Jetzt, 2017, Live-Album der Band und die Parallelen zu Green Day sind entsetzlich. Nahezu kein Klassiker kann zu Ende gespielt werden, ohne dass der MC irgendeine belanglose Mitmach-Scheiße auf das Publikum einbrüllt. Kostproben? "Und wer kann hier auch schon mit Gabel und Messer essen?" und "Los alle, mitsingen hier, ihr leises Stück Scheiße" bei "Immer besser". "Singt mit uns intelligente Texte" und "jetzt ihr alleine, lauter" bei "Rumhängen". "Ey Ladies und Jungs, nicht so ängstlich..." bei "Allein gegen alle". Es ist dem Sänger nicht mal zu dumm die Leute aufzufordern, bei "Angela" dieses Schlabbergeräusch mitzumachen. Genug der Kostproben. Das wär ja alles nicht schlimm, im Gegenteil, manchmal passen Mitsingteile und Animationen sehr gut, gleich in welchem Genre. Nur wenn das dermaßen inflationär verwendet wird, ist das nur noch lästig, besonders weil es wie eine Art Schizophrenie anmutet, da der Sänger an anderer Stelle scheinbar ironisch mit diesen Klischees spielt, indem er das Publikum (ähnlich wie vor der Auflösung) auffordert, ihn mit "Fick dich du Arschloch!" anzuschreien. Wie wenn man es mit zwei Sängern zu tun hätte, fordert er an anderer Stelle (nach "Russenhitler") wie eine Schülerband, die zu viel beleidigte Leberwurst gefrühstückt hat und mehr Aufmerksamkeit braucht, das Publikum dazu auf, mehr Pogo zu tanzen. Bei "Leider nur ein Traum" bezieht sich MC anstatt auf Möllemann auf Mario Barth und möchte diesen töten, vergisst dabei aber, dass er direkt im anschließenden "Keine Airbags für die CSU" vom geistigen Niveau und der Stimmmodulation in der abschließenden Ansage genauso klingt wie ebenjener Komiker. Vor "Sabine" klingt er dann auf einmal, wie wenn er einen Schnupfen hätte.
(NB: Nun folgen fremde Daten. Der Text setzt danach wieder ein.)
`src/rtl/nand_fmt_pkg.sv`:
```
package nand_fmt_pkg;

    typedef enum logic [1:0] {
        MODE_MAIN  = 2'd0,
        MODE_SPARE = 2'd1,
        MODE_BOTH  = 2'd2,
        MODE_RSVD  = 2'd3
    } xfer_mode_e;

    typedef enum logic [1:0] {
        SRC_HOST = 2'd0,
        SRC_MARK = 2'd1,
        SRC_PAD  = 2'd2
    } byte_src_e;

endpackage

```
`src/rtl/nand_cfg_check.sv`:
```
module nand_cfg_check
    import nand_fmt_pkg::*;
#(
    parameter int SKIP_W      = 8,
    parameter int SPILL_BYTES = 56,
    parameter int SPARE_BYTES = 64
) (
    input  xfer_mode_e         mode,
    input  logic [SKIP_W-1:0]  skip,
    output logic               cfg_ok
);
    localparam logic [31:0] SPILL32 = 32'(SPILL_BYTES);
    localparam logic [31:0] SPARE32 = 32'(SPARE_BYTES);

    logic [31:0] skip_ext;
    logic        fits;

    assign skip_ext = {{(32-SKIP_W){1'b0}}, skip};

    generate
        if (SPILL_BYTES > SPARE_BYTES) begin : g_never_fits
            assign fits = 1'b0;
        end else begin : g_fit_cmp
            assign fits = (skip_ext + SPILL32) <= SPARE32;
        end
    endgenerate

    always_comb begin
        unique case (mode)
            MODE_SPARE: cfg_ok = 1'b1;
            MODE_MAIN,
            MODE_BOTH:  cfg_ok = fits && !skip[0];
            default:    cfg_ok = 1'b0;
        endcase
    end

endmodule

```
`src/rtl/nand_col_map.sv`:
```
module nand_col_map
    import nand_fmt_pkg::*;
#(
    parameter int COL_W       = 12,
    parameter int SKIP_W      = 8,
    parameter int MAIN_BYTES  = 2048,
    parameter int SPILL_BYTES = 56
) (
    input  logic [COL_W-1:0]  col,
    input  xfer_mode_e        mode,
    input  logic [SKIP_W-1:0] skip,
    output byte_src_e         src
);
    localparam logic [COL_W-1:0] MAIN_COL  = COL_W'(MAIN_BYTES);
    localparam logic [COL_W-1:0] SPILL_COL = COL_W'(SPILL_BYTES);

    logic [COL_W-1:0] gap_end;
    logic [COL_W-1:0] spill_end;

    assign gap_end   = MAIN_COL + {{(COL_W-SKIP_W){1'b0}}, skip};
    assign spill_end = gap_end + SPILL_COL;

    always_comb begin
        src = SRC_HOST;
        if (mode != MODE_SPARE) begin
            if (col < MAIN_COL) begin
                src = SRC_HOST;
            end else if (col < gap_end) begin
                src = (mode == MODE_MAIN) ? SRC_MARK : SRC_HOST;
            end else if (col < spill_end) begin
                src = SRC_HOST;
            end else begin
                src = SRC_PAD;
            end
        end
    end

endmodule

```
`src/rtl/nand_page_fmt.sv`:
```
module nand_page_fmt
    import nand_fmt_pkg::*;
#(
    parameter int          SECTOR_BYTES = 512,
    parameter int          ECC_BYTES    = 14,
    parameter int          SECTORS      = 4,
    parameter int          MAIN_BYTES   = 2048,
    parameter int          SPARE_BYTES  = 64,
    parameter int          COL_W        = 12,
    parameter int          SKIP_W       = 8,
    parameter logic [7:0]  PAD_BYTE     = 8'hFF
) (
    input  logic              clk,
    input  logic              rst_n,
    input  logic              start,
    input  logic [1:0]        cfg_mode,
    input  logic [SKIP_W-1:0] cfg_skip,
    input  logic [7:0]        cfg_marker,
    output logic              busy,
    output logic              cfg_err,
    input  logic              in_valid,
    input  logic [7:0]        in_data,
    output logic              in_ready,
    output logic              out_valid,
    output logic [7:0]        out_data,
    output logic [COL_W-1:0]  out_col,
    output logic              out_last,
    input  logic              out_ready
);
    localparam int SPILL_BYTES = SECTORS * (SECTOR_BYTES + ECC_BYTES) - MAIN_BYTES;
    localparam int PAGE_BYTES  = MAIN_BYTES + SPARE_BYTES;
    localparam logic [COL_W-1:0] MAIN_COL = COL_W'(MAIN_BYTES);
    localparam logic [COL_W-1:0] LAST_COL = COL_W'(PAGE_BYTES - 1);

    typedef struct packed {
        logic              active;
        xfer_mode_e        mode;
        logic [SKIP_W-1:0] skip;
        logic [7:0]        marker;
        logic [COL_W-1:0]  col;
        logic              err;
        logic              ovalid;
        logic [7:0]        odata;
        logic [COL_W-1:0]  ocol;
        logic              olast;
    } fmt_state_t;

    fmt_state_t st_d, st_q;

    xfer_mode_e req_mode;
    logic       req_ok;
    byte_src_e  cur_src;
    logic       slot_free;

    assign req_mode = xfer_mode_e'(cfg_mode);

    nand_cfg_check #(
        .SKIP_W      (SKIP_W),
        .SPILL_BYTES (SPILL_BYTES),
        .SPARE_BYTES (SPARE_BYTES)
    ) cfg_chk_i (
        .mode   (req_mode),
        .skip   (cfg_skip),
        .cfg_ok (req_ok)
    );

    nand_col_map #(
        .COL_W       (COL_W),
        .SKIP_W      (SKIP_W),
        .MAIN_BYTES  (MAIN_BYTES),
        .SPILL_BYTES (SPILL_BYTES)
    ) col_map_i (
        .col  (st_q.col),
        .mode (st_q.mode),
        .skip (st_q.skip),
        .src  (cur_src)
    );

    assign slot_free = !st_q.ovalid || out_ready;

    always_comb begin
        st_d = st_q;

        if (st_q.ovalid && out_ready) begin
            st_d.ovalid = 1'b0;
        end

        if (st_q.active && slot_free) begin
            if (cur_src != SRC_HOST || in_valid) begin
                st_d.ovalid = 1'b1;
                st_d.ocol   = st_q.col;
                st_d.olast  = (st_q.col == LAST_COL);
                unique case (cur_src)
                    SRC_MARK: st_d.odata = st_q.marker;
                    SRC_PAD:  st_d.odata = PAD_BYTE;
                    default:  st_d.odata = in_data;
                endcase
                if (st_q.col == LAST_COL) begin
                    st_d.active = 1'b0;
                end else begin
                    st_d.col = st_q.col + 1'b1;
                end
            end
        end

        if (!st_q.active && start) begin
            if (req_ok) begin
                st_d.active = 1'b1;
                st_d.mode   = req_mode;
                st_d.skip   = cfg_skip;
                st_d.marker = cfg_marker;
                st_d.col    = (req_mode == MODE_SPARE) ? MAIN_COL : '0;
                st_d.err    = 1'b0;
            end else begin
                st_d.err    = 1'b1;
            end
        end
    end

    always_ff @(posedge clk) begin
        if (!rst_n) begin
            st_q <= '{active: 1'b0, mode: MODE_MAIN, skip: '0, marker: 8'hFF,
                      col: '0, err: 1'b0, ovalid: 1'b0, odata: '0,
                      ocol: '0, olast: 1'b0};
        end else begin
            st_q <= st_d;
        end
    end

    assign in_ready  = st_q.active && slot_free && (cur_src == SRC_HOST);
    assign busy      = st_q.active;
    assign cfg_err   = st_q.err;
    assign out_valid = st_q.ovalid;
    assign out_data  = st_q.odata;
    assign out_col   = st_q.ocol;
    assign out_last  = st_q.olast;

endmodule

```
`config.mk`:
```
export PLATFORM = sky130hd
export DESIGN_NAME = nand_page_fmt
export DESIGN_NICKNAME = d
export VERILOG_FILES = /design/src/rtl/nand_fmt_pkg.sv /design/src/rtl/nand_cfg_check.sv /design/src/rtl/nand_col_map.sv /design/src/rtl/nand_page_fmt.sv
export SDC_FILE = /design/constraint.sdc
export NUM_CORES = 1
export LEC_CHECK = 0
export BUFFER_PORTS_ARGS = -buffer_cell sky130_fd_sc_hd__buf_2
export CAP_MARGIN = 20
export CORE_MARGIN = 2
export CORE_UTILIZATION = 55
export CTS_BUF_LIST = sky130_fd_sc_hd__clkbuf_8
export DETAILED_ROUTE_END_ITERATION = 10
export HOLD_SLACK_MARGIN = 0.08
export PLACE_DENSITY = 0.8
export SYNTH_ARGS = -nofsm -noshare
export SYNTH_HDL_FRONTEND = slang
export SYNTH_SLANG_ARGS = --single-unit
```
`constraint.sdc`:
```
create_clock -name clk -period 7.1 [get_ports clk]
set_input_delay 0.71 -clock clk [delete_from_list [all_inputs] [get_ports clk]]
set_output_delay 0.71 -clock clk [all_outputs]
set_load 0.01 [all_outputs]
```
[Word-level counts from Yosys, hierarchy flattened]
Index checks and enable logic that the tools add are counted.
Storage, ports and cells
  flip-flop bits (word level): 54
  input bits: 31
  output and inout port bits: 25
Operators by class
  add/subtract/negate cells: 4
  order comparisons: 4
  equality and inequality tests: 6
  multiplexer cells: 20
  reduce and logical (&&, ||, !) cells: 17
Operators with widths (number)
  $mux W12: 4
  $mux W22: 2
  $le A32 B7 Y1 const B: 1
  $mux W32: 1
  $mux W31: 1
  $lt A12 B12 Y1: 2
  $pmux W8 S2: 1
  $add A12 B1 Y12 const B: 1
  $add A12 B6 Y12 const B: 1
  $add A12 B8 Y12 const A: 1
  $eq A12 B12 Y1 const B: 1
  $lt A12 B12 Y1 const B: 1
  $add A8 B6 Y9 const B: 1
  $mux W2: 4
  $logic_not A2 Y1: 3
  $mux W1: 6
  $logic_and A1 B1 Y1: 5
  $eq A2 B1 Y1 const B: 2
  $eq A2 B2 Y1 const B: 2
  $reduce_and A2 Y1: 2
  $logic_not A1 Y1: 3
  $logic_or A1 B1 Y1: 2
  $ne A2 B1 Y1 const B: 1
  $pmux W1 S2: 1
  2 further kinds: 2

[Logic depth before layout (Yosys ltp)]
Gate-level depths: netlist of run 1.
  depth in word-level cells: 13
  depth in mapped cells: 15
  depth with buffers taken out: 14

[Modules after synthesis]
From an unflattened synthesis of run 1, not the netlist that was laid out.
Second synthesis, totals
  cells, all modules: 375
  area, all modules: 3100.5 µm²
By module, submodules not included
  nand_page_fmt: times used 1, cells each 306, area each 2516.2 µm², seq. area each 1081.0 µm²
  nand_col_map: times used 1, cells each 55, area each 478.0 µm², seq. area each 0.0 µm²
  nand_cfg_check: times used 1, cells each 14, area each 106.4 µm², seq. area each 0.0 µm²

[Worst setup path after synthesis of run 1]
No wires, ideal clock.
  kind: register to register
  start point: reg st_q[25] (netlist name)
  end point: reg st_q[30] (netlist name)
  setup time: 0.127 ns
  arrival time: 3.011 ns
  setup slack: 3.962 ns
  cell stages (with the launch flop): 14
  path buffers: 1
  clock period less this slack: 3.138 ns
  cell sequence: dfxtp_1 -> ha_1 -> a21oi_1 -> o21ai_0 -> o21ai_0 -> nand3_1 -> or4b_2 -> ha_1 -> nand2b_1 -> and3_1 -> clkbuf_1 -> nand3_1 -> o211ai_1 -> nor2_1
On the way
  word-level cells in the longest chain between the ends: 11
RTL lines
  start: declaration: line nand_page_fmt.sv:48  | fmt_state_t st_d, st_q;
  start signal: assignment: line nand_page_fmt.sv:122  | st_q <= '{active: 1'b0, mode: MODE_MAIN, skip: '0, marker: 8'hFF,
  start signal: assignment: line nand_page_fmt.sv:126  | st_q <= st_d;
  $lt A12 B12 Y1: line nand_col_map.sv:30  | end else if (col < spill_end) begin
  $mux W2: line nand_col_map.sv:30
  $mux W2: line nand_col_map.sv:28  | end else if (col < gap_end) begin
  $mux W2: line nand_col_map.sv:26  | if (col < MAIN_COL) begin
  $mux W2: line nand_col_map.sv:25  | if (mode != MODE_SPARE) begin
  $reduce_bool A2 Y1: line nand_page_fmt.sv:89  | if (cur_src != SRC_HOST || in_valid) begin
  $logic_or A1 B1 Y1: line nand_page_fmt.sv:89
  $mux W12 (*): line nand_page_fmt.sv:89
  $mux W12 (*): line nand_page_fmt.sv:88  | if (st_q.active && slot_free) begin
  $mux W31: line nand_page_fmt.sv:107  | if (req_ok) begin
  $mux W32 (*): line nand_page_fmt.sv:106  | if (!st_q.active && start) begin
Every way passes the cells marked *; elsewhere a longest branch is shown, timed or not.
A chain may end at the register's enable or synchronous reset.

[Worst setup path after layout of run 1]
  start point: reg st_q[46] (netlist name)
  end point: reg st_q[31] (netlist name)
On the way
  word-level cells in the longest chain between the ends: 13
RTL lines
  $add A12 B8 Y12 (*): line nand_col_map.sv:20  | assign gap_end = MAIN_COL + {{(COL_W-SKIP_W){1'b0}}, skip};
  $add A12 B6 Y12: line nand_col_map.sv:21  | assign spill_end = gap_end + SPILL_COL;
  $lt A12 B12 Y1: line nand_col_map.sv:30
  $mux W2: line nand_col_map.sv:30
  $mux W2 (*): line nand_col_map.sv:28
  $mux W2 (*): line nand_col_map.sv:26
  $mux W2 (*): line nand_col_map.sv:25
  $reduce_bool A2 Y1 (*): line nand_page_fmt.sv:89
  $logic_or A1 B1 Y1 (*): line nand_page_fmt.sv:89
  $mux W12 (*): line nand_page_fmt.sv:89
  $mux W12 (*): line nand_page_fmt.sv:88
  $mux W31: line nand_page_fmt.sv:107
  $mux W32 (*): line nand_page_fmt.sv:106
Marked as above.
So. Außer dem Verhalten des Sängers nervt aber gar nicht so viel auf dieser prall gefüllten Doppel-CD. Die Keyboards sind natürlich entsetzlich und passen, bis auf wenige Ausnahmen, überhaupt nicht zum Soundkonzept, ebenso gehen die Einspieler von irgendwelchen Filmzitaten mächtig auf die Nüsse. Doch der Rest ist solider Punk- bis Stadionrock. Sowohl die Klassiker als auch die neuen Lieder werden schmissig und mit Druck rübergebracht. Generell: Tolle Mischung aus älteren und neueren Songs - da bleibt tatsächlich kein Wunsch offen. Auch ist Johnny Bottrops Geschichte über Tante Liesbeth in der Mitte von "Tante Gerda" echt witzig, der Spaß wird jedoch, wie könnte es anders sein, von MC Motherfucker getrübt, der wie ein von Minderwertigkeitskomplexen geplagtes ADHS-Kind penetrant dazwischen brüllt, ohne auch nur ansatzweise etwas Gehaltvolles beizusteuern.
Also: Eine wirklich tolle Zusammenstellung der Terrorgruppe, ich schreibe eine CD-Kritik auf bierschinken.net, der ich aufgrund der absichtlich etwas prolligen Verhaltensweise des Sängers vermutlich zurecht eine eher negative Kritik ausspreche. So schließt sich der Kreis.
Ich freue mich auf die nächste Tour mit Green Day als Support und höre mir jetzt eine Runde Night Fever oder Affenmesserkampf an.